Filter the listing below for "default" and report every line that has it.

══════════

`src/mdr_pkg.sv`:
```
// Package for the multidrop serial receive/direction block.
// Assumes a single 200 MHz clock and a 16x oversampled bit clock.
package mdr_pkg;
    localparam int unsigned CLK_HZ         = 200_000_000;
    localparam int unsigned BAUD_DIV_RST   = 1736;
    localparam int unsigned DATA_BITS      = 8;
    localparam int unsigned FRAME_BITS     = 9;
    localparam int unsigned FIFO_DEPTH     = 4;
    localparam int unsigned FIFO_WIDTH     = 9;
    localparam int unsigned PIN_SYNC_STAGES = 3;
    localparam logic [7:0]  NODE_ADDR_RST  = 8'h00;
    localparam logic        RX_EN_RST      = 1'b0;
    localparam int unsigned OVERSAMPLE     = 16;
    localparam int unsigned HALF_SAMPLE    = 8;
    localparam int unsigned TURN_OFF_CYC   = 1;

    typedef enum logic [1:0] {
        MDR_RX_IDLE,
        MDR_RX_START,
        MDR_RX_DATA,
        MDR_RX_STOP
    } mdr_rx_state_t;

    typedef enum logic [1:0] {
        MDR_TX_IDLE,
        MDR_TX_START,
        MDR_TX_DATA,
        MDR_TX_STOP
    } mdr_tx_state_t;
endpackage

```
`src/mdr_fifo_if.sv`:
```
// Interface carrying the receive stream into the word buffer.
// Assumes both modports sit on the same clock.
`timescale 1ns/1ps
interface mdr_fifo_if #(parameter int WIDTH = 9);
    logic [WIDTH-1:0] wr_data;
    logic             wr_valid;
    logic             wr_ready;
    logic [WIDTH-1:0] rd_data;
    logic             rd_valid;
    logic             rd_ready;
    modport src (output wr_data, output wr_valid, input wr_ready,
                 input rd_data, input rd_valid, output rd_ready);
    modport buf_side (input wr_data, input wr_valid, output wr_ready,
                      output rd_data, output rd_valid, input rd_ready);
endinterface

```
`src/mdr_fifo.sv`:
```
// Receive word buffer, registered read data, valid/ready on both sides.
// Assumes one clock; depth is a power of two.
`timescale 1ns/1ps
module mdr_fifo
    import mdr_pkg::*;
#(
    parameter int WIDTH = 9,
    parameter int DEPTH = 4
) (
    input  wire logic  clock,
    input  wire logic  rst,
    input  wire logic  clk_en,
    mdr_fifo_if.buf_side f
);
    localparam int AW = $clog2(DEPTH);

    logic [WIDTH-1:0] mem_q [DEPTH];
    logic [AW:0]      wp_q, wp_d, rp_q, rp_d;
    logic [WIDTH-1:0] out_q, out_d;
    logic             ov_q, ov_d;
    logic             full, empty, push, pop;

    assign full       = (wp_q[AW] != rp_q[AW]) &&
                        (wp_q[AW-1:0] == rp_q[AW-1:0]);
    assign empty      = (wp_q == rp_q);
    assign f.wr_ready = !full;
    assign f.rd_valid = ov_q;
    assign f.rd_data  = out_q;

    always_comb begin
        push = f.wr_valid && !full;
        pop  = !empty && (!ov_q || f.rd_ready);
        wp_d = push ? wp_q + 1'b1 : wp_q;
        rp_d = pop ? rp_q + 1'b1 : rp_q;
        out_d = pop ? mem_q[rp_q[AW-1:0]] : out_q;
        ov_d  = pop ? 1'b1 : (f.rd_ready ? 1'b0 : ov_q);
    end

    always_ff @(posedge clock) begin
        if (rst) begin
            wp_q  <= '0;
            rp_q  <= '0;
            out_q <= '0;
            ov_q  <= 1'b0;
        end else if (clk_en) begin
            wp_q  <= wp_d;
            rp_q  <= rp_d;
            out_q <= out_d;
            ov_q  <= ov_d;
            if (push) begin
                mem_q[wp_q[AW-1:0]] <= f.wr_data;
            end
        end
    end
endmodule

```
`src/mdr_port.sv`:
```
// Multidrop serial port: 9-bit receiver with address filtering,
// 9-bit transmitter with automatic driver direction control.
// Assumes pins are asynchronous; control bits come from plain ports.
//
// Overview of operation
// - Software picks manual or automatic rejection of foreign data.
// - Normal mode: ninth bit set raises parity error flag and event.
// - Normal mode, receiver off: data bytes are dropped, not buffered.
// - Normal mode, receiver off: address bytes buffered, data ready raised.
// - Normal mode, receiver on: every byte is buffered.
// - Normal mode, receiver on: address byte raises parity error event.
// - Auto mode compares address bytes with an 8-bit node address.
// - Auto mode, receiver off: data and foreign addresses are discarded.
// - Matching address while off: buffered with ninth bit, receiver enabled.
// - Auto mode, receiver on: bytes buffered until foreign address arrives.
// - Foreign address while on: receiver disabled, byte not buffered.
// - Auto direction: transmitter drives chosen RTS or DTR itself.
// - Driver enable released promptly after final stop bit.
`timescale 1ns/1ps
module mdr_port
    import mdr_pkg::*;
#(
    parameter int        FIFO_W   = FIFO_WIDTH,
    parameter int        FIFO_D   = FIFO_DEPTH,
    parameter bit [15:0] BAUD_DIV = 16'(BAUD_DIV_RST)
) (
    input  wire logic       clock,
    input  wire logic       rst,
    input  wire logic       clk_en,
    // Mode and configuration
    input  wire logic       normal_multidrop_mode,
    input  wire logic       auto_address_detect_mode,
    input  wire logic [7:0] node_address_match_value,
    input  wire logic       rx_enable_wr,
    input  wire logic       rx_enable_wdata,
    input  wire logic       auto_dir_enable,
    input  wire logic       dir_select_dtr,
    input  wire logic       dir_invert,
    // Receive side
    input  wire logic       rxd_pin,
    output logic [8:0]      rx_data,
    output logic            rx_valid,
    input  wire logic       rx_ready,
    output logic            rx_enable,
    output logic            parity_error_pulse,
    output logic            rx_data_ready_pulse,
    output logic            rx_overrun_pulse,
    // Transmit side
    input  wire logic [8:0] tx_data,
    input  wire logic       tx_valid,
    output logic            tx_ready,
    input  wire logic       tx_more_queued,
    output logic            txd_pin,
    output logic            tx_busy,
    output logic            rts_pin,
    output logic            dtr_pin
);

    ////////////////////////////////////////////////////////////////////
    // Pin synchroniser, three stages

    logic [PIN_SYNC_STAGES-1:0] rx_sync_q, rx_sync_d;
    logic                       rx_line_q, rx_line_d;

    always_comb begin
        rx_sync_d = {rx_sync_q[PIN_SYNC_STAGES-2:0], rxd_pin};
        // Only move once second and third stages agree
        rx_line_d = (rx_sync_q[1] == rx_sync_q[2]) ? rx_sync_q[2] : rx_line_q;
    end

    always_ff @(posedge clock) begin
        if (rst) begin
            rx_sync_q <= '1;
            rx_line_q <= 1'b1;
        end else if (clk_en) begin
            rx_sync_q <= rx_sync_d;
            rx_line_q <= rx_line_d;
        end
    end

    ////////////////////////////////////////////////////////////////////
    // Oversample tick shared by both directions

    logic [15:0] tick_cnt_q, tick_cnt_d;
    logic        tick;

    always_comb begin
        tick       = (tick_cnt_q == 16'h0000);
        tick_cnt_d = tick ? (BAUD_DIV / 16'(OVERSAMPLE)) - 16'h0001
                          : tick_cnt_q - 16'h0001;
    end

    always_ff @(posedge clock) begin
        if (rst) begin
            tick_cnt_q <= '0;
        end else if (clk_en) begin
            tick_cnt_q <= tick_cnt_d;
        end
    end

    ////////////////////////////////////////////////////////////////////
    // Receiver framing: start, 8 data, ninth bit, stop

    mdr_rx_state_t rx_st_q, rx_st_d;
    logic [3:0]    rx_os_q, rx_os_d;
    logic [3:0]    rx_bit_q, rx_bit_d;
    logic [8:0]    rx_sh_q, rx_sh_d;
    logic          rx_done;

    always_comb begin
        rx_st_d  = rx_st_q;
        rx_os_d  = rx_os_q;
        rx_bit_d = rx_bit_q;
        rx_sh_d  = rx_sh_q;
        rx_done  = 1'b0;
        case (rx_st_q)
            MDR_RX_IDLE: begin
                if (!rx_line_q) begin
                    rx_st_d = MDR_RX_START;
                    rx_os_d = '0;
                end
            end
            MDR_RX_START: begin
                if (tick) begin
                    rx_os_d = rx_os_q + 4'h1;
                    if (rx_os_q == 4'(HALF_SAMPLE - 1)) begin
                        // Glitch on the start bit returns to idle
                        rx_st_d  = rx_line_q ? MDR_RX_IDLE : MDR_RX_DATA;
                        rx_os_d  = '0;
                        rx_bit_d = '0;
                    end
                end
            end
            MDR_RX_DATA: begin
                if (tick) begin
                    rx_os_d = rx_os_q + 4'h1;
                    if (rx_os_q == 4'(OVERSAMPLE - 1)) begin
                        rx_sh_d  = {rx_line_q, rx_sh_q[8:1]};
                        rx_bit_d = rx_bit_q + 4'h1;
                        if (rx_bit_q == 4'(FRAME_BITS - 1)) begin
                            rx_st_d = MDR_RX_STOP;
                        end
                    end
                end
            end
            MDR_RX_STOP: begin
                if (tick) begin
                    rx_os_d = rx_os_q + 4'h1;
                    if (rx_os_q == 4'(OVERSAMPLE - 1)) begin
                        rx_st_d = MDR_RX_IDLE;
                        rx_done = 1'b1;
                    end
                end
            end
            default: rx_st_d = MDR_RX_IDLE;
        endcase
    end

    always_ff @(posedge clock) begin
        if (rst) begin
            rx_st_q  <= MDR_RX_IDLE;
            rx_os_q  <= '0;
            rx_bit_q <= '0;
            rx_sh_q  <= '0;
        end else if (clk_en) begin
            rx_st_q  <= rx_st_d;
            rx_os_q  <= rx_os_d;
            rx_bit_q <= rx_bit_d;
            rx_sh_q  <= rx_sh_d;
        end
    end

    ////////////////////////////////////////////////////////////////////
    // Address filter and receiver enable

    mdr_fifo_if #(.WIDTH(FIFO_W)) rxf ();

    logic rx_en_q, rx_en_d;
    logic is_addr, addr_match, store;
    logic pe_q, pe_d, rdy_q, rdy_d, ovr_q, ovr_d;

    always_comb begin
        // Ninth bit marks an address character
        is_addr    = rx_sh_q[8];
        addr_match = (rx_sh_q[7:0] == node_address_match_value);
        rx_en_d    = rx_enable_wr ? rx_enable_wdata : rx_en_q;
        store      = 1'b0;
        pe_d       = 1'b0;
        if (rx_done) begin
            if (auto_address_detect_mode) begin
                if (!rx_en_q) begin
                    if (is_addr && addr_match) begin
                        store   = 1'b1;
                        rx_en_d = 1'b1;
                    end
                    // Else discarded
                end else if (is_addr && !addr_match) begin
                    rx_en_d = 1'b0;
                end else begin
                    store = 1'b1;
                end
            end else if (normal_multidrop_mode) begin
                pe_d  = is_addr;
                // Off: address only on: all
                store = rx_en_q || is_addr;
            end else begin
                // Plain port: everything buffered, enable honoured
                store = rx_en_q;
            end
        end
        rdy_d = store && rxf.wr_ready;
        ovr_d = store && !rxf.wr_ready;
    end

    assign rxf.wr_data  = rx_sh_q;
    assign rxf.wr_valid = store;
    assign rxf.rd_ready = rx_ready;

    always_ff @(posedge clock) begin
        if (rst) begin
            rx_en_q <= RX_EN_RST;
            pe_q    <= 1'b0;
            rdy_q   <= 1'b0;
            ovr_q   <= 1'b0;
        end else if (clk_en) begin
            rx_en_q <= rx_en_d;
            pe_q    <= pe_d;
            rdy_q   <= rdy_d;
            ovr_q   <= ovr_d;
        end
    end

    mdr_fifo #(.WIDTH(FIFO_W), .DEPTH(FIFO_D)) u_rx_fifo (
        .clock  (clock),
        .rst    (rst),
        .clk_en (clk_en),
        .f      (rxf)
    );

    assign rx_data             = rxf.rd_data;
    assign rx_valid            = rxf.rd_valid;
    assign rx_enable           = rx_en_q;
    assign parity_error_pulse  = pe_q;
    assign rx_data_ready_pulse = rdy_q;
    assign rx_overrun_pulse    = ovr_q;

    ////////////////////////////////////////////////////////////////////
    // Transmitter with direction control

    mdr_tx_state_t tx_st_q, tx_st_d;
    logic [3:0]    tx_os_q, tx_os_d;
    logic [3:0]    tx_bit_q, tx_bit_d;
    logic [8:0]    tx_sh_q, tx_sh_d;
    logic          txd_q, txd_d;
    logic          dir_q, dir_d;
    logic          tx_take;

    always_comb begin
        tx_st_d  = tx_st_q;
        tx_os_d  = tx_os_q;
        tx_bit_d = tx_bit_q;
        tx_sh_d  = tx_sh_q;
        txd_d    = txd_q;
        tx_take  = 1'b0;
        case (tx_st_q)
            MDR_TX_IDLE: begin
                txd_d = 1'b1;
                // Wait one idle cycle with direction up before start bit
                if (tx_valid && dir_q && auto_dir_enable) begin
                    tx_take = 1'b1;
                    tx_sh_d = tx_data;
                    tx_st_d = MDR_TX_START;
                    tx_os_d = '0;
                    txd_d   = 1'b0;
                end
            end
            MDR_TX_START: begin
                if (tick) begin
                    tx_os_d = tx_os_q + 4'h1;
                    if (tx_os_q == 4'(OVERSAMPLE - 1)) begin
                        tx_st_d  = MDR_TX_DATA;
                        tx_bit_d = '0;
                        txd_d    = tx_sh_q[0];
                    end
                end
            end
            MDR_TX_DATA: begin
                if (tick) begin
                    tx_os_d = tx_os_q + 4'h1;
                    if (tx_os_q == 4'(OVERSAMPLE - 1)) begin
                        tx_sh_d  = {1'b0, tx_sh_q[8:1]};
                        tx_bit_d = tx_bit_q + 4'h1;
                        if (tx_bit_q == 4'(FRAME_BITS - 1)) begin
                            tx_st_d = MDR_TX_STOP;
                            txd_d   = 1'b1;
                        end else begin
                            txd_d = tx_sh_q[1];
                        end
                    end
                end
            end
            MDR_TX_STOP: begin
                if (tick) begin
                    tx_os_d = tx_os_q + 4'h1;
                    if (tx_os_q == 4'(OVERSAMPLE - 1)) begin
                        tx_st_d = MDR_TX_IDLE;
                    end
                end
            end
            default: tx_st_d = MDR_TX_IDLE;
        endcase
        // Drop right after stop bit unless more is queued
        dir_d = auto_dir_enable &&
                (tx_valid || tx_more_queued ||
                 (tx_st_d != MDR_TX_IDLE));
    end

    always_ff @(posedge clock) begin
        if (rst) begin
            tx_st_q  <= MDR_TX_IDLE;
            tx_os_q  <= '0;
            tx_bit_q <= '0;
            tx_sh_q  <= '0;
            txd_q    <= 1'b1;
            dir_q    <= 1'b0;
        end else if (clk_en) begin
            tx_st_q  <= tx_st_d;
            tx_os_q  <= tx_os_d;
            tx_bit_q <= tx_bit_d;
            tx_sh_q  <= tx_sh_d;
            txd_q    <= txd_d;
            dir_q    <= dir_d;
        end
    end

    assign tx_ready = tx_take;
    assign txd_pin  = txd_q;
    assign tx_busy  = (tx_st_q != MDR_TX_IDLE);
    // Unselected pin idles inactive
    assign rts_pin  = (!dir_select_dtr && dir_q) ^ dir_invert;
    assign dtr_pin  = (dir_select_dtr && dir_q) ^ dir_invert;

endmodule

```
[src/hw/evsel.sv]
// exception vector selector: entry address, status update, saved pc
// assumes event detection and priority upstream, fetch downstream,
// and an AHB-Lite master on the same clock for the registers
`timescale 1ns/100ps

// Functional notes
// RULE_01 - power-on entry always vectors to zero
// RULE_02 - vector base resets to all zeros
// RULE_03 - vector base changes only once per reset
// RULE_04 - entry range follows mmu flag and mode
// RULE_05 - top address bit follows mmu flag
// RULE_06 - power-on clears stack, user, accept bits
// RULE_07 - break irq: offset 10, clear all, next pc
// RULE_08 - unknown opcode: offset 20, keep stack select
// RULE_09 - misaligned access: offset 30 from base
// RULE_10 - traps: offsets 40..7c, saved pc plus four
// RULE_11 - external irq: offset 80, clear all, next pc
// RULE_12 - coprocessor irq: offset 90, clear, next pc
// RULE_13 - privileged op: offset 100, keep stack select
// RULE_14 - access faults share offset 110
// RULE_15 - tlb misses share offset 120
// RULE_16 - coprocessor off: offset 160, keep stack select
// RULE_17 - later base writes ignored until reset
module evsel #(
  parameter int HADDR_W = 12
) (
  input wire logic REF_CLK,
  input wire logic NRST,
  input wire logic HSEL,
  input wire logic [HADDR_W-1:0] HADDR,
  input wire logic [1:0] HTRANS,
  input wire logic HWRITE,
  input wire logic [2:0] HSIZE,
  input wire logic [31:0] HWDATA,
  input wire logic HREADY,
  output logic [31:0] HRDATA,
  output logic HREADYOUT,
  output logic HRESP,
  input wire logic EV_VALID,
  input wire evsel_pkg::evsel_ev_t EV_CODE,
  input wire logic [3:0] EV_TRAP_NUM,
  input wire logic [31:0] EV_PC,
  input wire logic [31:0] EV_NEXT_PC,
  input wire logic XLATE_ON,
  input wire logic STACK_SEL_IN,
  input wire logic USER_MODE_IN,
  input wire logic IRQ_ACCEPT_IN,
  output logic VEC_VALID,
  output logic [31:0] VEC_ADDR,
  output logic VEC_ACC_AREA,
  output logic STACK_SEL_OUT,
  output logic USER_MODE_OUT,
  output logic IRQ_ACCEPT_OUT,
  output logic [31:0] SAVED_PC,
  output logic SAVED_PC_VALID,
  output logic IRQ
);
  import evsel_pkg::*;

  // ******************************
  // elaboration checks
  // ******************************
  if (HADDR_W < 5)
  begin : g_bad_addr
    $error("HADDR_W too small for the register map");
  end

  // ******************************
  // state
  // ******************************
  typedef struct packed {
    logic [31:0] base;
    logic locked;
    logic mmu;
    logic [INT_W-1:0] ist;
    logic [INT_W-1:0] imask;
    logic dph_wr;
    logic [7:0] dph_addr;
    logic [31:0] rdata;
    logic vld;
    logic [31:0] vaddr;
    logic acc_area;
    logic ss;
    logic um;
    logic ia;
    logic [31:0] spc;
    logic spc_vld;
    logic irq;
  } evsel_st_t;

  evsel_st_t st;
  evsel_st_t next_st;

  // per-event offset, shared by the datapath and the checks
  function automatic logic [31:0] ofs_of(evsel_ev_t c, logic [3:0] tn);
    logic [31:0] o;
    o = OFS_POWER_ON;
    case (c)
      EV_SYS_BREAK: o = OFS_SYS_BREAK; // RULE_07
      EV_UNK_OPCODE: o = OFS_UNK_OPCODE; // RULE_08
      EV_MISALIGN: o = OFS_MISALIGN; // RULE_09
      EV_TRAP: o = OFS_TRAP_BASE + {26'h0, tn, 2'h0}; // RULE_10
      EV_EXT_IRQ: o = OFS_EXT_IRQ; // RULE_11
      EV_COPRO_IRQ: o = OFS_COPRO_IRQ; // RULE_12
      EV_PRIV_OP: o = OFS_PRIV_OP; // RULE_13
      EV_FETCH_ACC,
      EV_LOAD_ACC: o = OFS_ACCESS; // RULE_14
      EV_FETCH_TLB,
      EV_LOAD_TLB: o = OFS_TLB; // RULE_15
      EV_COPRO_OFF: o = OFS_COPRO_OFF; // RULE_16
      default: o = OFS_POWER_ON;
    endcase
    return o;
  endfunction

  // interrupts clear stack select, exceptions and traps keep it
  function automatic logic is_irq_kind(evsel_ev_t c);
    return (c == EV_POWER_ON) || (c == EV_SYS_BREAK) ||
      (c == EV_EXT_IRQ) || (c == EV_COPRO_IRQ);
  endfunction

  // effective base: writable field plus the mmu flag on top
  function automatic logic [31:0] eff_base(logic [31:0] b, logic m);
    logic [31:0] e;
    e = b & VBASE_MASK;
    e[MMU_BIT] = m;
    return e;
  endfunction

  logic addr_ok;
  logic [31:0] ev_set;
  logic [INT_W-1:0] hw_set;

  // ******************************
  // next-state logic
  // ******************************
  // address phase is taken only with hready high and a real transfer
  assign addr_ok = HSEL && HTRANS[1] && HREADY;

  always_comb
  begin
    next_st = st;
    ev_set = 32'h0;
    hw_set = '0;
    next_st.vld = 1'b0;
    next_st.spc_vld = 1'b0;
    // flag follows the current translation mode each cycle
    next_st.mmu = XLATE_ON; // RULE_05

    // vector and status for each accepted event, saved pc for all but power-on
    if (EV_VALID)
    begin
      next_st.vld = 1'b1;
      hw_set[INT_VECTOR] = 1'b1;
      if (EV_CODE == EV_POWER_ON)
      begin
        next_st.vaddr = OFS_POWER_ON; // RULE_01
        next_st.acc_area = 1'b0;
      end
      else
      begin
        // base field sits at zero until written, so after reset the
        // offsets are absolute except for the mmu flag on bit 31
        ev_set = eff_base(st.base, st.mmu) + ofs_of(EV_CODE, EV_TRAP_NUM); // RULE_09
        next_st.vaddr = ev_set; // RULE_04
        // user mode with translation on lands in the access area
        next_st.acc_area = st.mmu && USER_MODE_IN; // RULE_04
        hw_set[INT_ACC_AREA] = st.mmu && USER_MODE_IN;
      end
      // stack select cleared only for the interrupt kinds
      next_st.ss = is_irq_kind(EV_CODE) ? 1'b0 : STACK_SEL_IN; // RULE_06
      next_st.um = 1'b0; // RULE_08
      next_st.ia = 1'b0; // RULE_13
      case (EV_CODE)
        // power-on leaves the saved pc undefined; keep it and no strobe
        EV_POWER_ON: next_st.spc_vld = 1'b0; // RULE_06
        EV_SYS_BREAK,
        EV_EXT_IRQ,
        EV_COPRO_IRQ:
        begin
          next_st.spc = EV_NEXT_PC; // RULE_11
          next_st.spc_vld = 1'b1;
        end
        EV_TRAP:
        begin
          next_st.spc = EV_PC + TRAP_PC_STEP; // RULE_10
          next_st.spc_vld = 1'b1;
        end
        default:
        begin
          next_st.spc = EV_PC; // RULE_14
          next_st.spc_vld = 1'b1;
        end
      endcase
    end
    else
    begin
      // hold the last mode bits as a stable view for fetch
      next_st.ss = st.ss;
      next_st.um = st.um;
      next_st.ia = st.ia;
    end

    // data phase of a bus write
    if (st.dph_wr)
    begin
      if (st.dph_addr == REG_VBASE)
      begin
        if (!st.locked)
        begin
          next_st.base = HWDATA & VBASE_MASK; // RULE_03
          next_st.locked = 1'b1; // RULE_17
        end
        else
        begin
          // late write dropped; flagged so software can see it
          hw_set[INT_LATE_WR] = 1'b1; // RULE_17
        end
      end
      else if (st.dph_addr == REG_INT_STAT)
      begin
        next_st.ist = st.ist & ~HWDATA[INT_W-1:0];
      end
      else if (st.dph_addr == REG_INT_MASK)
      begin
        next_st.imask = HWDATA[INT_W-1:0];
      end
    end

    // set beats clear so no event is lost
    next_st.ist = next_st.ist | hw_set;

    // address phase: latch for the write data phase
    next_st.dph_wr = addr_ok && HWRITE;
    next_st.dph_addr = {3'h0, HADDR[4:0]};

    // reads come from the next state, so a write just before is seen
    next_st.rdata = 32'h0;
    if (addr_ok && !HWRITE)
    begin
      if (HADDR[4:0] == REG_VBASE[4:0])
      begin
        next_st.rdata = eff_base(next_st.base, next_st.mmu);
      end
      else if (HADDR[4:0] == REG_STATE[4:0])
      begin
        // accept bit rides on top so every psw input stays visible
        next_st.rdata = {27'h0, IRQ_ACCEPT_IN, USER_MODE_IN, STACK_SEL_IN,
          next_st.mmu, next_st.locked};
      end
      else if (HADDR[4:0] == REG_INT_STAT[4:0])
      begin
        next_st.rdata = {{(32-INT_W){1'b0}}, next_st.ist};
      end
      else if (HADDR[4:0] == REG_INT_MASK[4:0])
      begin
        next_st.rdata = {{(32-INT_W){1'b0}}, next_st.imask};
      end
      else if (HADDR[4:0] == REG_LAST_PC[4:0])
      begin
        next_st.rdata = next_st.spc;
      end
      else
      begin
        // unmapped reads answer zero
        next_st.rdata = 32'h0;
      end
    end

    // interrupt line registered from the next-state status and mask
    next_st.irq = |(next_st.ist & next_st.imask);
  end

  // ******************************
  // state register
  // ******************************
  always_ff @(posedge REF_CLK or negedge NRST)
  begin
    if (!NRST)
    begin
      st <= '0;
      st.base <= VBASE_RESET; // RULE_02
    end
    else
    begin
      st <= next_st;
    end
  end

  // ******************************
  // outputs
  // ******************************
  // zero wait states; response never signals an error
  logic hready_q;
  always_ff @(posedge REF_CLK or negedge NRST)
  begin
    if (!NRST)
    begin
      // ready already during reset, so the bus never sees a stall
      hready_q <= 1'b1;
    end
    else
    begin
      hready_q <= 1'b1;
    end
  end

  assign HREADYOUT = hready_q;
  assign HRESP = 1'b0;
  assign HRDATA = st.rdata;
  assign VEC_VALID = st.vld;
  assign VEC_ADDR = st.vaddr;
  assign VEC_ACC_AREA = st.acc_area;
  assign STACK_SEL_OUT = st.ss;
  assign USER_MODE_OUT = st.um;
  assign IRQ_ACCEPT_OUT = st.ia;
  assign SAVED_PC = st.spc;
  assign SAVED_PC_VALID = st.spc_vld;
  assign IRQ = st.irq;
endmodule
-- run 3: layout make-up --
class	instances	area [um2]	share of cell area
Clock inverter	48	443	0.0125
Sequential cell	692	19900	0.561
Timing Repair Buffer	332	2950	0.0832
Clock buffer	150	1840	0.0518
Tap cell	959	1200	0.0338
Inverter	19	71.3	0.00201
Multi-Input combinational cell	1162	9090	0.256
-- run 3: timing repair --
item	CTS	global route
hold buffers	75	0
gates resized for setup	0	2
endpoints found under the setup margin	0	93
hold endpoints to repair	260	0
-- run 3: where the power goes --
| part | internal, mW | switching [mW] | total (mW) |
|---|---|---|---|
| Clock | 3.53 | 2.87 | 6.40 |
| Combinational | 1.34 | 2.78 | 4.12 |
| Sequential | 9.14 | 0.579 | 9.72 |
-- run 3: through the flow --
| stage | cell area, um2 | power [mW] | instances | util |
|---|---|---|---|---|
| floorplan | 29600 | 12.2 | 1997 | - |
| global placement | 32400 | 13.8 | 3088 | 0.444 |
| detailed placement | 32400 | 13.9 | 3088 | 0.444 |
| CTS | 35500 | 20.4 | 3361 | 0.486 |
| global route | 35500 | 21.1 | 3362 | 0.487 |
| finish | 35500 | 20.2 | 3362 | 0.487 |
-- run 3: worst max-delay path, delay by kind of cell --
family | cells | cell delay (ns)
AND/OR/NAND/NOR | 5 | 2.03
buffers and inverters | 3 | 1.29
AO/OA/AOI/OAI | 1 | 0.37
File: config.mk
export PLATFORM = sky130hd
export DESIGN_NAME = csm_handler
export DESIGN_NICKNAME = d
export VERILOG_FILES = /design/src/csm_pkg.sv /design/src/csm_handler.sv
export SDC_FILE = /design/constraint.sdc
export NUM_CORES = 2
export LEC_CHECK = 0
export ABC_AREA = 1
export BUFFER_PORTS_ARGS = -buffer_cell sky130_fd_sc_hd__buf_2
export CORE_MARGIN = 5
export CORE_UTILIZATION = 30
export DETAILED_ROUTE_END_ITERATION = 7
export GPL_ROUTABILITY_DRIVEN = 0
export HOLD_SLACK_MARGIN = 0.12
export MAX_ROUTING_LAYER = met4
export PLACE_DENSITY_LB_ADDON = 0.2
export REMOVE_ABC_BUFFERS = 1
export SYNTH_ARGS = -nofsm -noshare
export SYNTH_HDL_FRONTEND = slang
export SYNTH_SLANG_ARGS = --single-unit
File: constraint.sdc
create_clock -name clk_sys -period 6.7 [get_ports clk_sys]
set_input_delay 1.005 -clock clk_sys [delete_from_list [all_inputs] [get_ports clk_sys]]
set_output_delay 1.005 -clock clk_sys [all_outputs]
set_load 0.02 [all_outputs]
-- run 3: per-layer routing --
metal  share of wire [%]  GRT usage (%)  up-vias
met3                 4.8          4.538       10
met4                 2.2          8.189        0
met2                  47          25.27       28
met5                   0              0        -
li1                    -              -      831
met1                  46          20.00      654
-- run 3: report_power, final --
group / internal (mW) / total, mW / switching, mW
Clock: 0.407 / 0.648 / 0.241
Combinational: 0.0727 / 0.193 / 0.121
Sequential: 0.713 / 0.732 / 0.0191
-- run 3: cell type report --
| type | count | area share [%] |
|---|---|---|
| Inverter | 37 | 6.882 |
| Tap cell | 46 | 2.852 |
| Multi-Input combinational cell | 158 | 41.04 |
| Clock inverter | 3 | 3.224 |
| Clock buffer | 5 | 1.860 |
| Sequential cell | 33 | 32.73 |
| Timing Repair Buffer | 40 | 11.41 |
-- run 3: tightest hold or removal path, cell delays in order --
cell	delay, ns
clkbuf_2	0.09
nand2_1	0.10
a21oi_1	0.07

══════════

WRITTEN SOLUTION:
            default: rx_st_d = MDR_RX_IDLE;
            default: tx_st_d = MDR_TX_IDLE;
      default: o = OFS_POWER_ON;
        default:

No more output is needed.